Problem statement: The required result is an exact copy of the material from the line with "export LEC_CHECK = 0" through its final line, both ends included.

Exercise materials:
::::::::

--- config.mk ---
export PLATFORM = sky130hd
export DESIGN_NAME = fetch_seq
export DESIGN_NICKNAME = d
export VERILOG_FILES = /design/src/rtl/fetch_pkg.sv /design/src/rtl/fetch_classify.sv /design/src/rtl/fetch_target.sv /design/src/rtl/fetch_seq.sv
export SDC_FILE = /design/constraint.sdc
export NUM_CORES = 1
export LEC_CHECK = 0
export ABC_AREA = 1
export BUFFER_PORTS_ARGS = -buffer_cell sky130_fd_sc_hd__clkbuf_2
export CAP_MARGIN = 30
export CORE_UTILIZATION = 45
export DETAILED_ROUTE_END_ITERATION = 8
export HOLD_SLACK_MARGIN = 0.1
export MAX_ROUTING_LAYER = met4
export PLACE_DENSITY = 0.73
export SLEW_MARGIN = 30
export SYNTH_ARGS = -nofsm -noshare
export SYNTH_HDL_FRONTEND = slang
export SYNTH_SLANG_ARGS = --single-unit
--- constraint.sdc ---
create_clock -name clk -period 3.3 [get_ports clk]
set_clock_uncertainty 0.1 [all_clocks]
set_input_delay 0.165 -clock clk [delete_from_list [all_inputs] [get_ports clk]]
set_output_delay 0.165 -clock clk [all_outputs]
set_load 0.005 [all_outputs]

::::::::

Output below:
export LEC_CHECK = 0
export ABC_AREA = 1
export BUFFER_PORTS_ARGS = -buffer_cell sky130_fd_sc_hd__clkbuf_2
export CAP_MARGIN = 30
export CORE_UTILIZATION = 45
export DETAILED_ROUTE_END_ITERATION = 8
export HOLD_SLACK_MARGIN = 0.1
export MAX_ROUTING_LAYER = met4
export PLACE_DENSITY = 0.73
export SLEW_MARGIN = 30
export SYNTH_ARGS = -nofsm -noshare
export SYNTH_HDL_FRONTEND = slang
export SYNTH_SLANG_ARGS = --single-unit
--- constraint.sdc ---
create_clock -name clk -period 3.3 [get_ports clk]
set_clock_uncertainty 0.1 [all_clocks]
set_input_delay 0.165 -clock clk [delete_from_list [all_inputs] [get_ports clk]]
set_output_delay 0.165 -clock clk [all_outputs]
set_load 0.005 [all_outputs]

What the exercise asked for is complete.